Task objective. The answer must consist of each line below that contains the word "Slowest", copied in full.

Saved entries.
BEGIN

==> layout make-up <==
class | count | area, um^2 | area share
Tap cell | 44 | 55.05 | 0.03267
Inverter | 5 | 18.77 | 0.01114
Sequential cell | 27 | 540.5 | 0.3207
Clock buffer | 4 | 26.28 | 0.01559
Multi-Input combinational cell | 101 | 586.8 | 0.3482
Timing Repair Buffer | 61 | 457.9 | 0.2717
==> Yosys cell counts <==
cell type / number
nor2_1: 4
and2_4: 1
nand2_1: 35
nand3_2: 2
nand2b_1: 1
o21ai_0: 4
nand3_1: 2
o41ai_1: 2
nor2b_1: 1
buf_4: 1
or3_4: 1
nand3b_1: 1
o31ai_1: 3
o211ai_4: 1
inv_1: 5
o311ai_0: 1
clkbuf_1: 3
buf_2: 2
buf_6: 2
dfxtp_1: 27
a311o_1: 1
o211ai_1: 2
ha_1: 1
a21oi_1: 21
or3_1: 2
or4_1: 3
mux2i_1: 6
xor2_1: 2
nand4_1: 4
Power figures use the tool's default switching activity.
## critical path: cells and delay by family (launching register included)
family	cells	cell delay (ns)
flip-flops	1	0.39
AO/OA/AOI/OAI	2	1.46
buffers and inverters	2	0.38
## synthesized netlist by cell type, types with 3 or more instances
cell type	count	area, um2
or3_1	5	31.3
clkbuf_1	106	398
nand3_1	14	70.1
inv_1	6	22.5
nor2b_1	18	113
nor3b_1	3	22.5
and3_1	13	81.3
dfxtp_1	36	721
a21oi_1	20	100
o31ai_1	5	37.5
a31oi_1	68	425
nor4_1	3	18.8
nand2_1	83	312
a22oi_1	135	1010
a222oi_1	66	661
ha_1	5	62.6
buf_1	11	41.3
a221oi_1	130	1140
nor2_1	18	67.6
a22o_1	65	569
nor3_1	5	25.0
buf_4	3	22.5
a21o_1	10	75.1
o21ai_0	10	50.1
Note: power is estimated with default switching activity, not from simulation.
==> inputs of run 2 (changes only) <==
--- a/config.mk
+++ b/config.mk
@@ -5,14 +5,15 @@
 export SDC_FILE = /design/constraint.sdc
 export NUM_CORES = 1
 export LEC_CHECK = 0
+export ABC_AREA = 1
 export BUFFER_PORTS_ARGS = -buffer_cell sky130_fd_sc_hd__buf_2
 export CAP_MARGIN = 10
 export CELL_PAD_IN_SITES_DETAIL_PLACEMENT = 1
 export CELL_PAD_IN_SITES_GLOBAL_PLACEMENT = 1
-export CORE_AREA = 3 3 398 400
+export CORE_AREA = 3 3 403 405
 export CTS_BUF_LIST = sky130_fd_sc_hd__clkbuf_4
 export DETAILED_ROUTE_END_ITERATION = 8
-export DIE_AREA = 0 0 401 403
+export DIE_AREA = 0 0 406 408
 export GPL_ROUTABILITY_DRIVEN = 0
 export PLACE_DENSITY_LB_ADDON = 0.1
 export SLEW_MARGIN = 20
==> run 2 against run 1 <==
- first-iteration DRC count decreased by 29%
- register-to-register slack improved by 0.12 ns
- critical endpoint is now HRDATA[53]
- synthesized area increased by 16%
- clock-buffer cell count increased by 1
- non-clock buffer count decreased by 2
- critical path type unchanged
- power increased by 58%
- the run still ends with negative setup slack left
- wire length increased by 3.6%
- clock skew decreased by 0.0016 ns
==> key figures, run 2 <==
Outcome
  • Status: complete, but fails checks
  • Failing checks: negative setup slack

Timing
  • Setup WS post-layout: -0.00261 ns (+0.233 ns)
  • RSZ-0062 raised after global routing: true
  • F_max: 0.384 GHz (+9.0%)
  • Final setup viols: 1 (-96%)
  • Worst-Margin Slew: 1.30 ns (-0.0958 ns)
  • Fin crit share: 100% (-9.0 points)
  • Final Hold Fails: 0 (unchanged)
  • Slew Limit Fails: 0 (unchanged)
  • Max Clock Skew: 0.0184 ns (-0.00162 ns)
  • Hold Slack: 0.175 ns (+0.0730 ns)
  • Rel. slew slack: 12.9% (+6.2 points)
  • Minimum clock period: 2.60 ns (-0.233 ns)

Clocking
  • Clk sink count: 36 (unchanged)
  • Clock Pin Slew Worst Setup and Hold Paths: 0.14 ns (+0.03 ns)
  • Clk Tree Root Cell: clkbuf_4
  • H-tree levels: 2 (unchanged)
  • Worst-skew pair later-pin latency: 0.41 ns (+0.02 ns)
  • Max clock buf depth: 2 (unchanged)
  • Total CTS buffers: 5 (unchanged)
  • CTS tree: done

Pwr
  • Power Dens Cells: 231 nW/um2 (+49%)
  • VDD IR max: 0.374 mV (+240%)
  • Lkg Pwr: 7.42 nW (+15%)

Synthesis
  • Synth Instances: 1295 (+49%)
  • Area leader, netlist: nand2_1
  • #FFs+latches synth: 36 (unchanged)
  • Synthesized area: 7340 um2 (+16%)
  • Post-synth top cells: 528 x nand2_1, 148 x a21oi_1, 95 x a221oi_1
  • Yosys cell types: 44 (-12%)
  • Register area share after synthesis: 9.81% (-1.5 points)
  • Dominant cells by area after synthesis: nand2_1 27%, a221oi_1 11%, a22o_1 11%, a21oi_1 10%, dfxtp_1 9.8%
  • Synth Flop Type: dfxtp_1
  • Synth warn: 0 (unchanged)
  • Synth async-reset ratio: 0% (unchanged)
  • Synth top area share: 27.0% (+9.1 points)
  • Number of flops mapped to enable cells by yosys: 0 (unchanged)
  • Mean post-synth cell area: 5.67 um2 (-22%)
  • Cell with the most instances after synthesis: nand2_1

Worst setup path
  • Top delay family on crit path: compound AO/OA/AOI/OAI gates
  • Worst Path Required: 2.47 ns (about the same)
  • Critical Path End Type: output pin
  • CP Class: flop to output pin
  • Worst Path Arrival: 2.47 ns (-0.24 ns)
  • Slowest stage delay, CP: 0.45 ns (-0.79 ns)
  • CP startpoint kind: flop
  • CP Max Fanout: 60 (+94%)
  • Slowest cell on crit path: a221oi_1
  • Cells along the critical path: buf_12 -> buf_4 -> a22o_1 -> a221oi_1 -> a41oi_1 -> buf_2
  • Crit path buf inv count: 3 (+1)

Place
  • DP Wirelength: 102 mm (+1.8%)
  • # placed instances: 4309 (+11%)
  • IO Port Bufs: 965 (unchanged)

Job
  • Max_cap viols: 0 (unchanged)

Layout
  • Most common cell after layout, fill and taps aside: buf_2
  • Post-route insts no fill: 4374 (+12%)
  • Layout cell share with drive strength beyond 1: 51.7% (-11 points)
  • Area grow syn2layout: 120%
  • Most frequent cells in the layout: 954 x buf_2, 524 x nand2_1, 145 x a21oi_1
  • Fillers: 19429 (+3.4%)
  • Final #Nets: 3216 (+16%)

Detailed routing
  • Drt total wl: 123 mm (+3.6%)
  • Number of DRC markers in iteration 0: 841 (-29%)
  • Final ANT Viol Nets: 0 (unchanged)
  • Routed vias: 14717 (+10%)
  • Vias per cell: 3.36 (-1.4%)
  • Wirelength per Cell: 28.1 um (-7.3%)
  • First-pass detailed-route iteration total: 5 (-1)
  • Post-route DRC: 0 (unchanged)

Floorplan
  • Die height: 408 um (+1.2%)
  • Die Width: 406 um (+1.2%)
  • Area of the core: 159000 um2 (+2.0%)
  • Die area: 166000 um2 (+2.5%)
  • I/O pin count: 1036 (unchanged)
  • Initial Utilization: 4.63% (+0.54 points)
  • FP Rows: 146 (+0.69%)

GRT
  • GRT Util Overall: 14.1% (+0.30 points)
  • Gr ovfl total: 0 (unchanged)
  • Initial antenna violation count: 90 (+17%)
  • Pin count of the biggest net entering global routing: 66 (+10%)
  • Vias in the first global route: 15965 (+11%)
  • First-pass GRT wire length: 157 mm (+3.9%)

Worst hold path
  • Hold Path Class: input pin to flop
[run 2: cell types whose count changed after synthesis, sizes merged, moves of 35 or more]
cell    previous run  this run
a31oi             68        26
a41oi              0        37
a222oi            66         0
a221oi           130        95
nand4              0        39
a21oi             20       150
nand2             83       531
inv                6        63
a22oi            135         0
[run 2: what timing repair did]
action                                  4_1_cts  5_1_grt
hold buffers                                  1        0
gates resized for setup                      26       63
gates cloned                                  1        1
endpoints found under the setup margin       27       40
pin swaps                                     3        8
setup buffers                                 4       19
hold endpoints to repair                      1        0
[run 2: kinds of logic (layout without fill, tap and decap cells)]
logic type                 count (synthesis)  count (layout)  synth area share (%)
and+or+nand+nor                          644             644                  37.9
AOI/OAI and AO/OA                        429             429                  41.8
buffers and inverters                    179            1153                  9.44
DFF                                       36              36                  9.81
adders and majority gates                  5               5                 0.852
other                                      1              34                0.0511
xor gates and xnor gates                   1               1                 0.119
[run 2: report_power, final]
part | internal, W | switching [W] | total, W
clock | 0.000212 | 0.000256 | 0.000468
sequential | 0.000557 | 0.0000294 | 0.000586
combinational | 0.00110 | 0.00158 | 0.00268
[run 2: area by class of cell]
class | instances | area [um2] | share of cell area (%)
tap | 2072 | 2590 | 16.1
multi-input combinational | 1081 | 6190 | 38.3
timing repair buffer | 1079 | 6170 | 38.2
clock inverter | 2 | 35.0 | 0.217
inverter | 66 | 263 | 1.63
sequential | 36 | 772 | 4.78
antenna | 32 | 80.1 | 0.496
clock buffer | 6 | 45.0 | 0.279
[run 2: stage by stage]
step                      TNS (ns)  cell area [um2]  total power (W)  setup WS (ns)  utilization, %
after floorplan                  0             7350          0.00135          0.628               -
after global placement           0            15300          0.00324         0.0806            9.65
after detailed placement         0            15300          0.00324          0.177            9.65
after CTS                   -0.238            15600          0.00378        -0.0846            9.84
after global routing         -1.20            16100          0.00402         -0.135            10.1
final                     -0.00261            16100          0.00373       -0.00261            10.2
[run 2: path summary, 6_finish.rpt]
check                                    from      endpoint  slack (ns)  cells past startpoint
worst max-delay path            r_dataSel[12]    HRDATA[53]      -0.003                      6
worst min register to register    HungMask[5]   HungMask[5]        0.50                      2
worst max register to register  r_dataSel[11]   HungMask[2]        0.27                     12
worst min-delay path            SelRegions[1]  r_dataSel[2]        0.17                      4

END

Result for this exercise.
  • Slowest stage delay, CP: 0.45 ns (-0.79 ns)
  • Slowest cell on crit path: a221oi_1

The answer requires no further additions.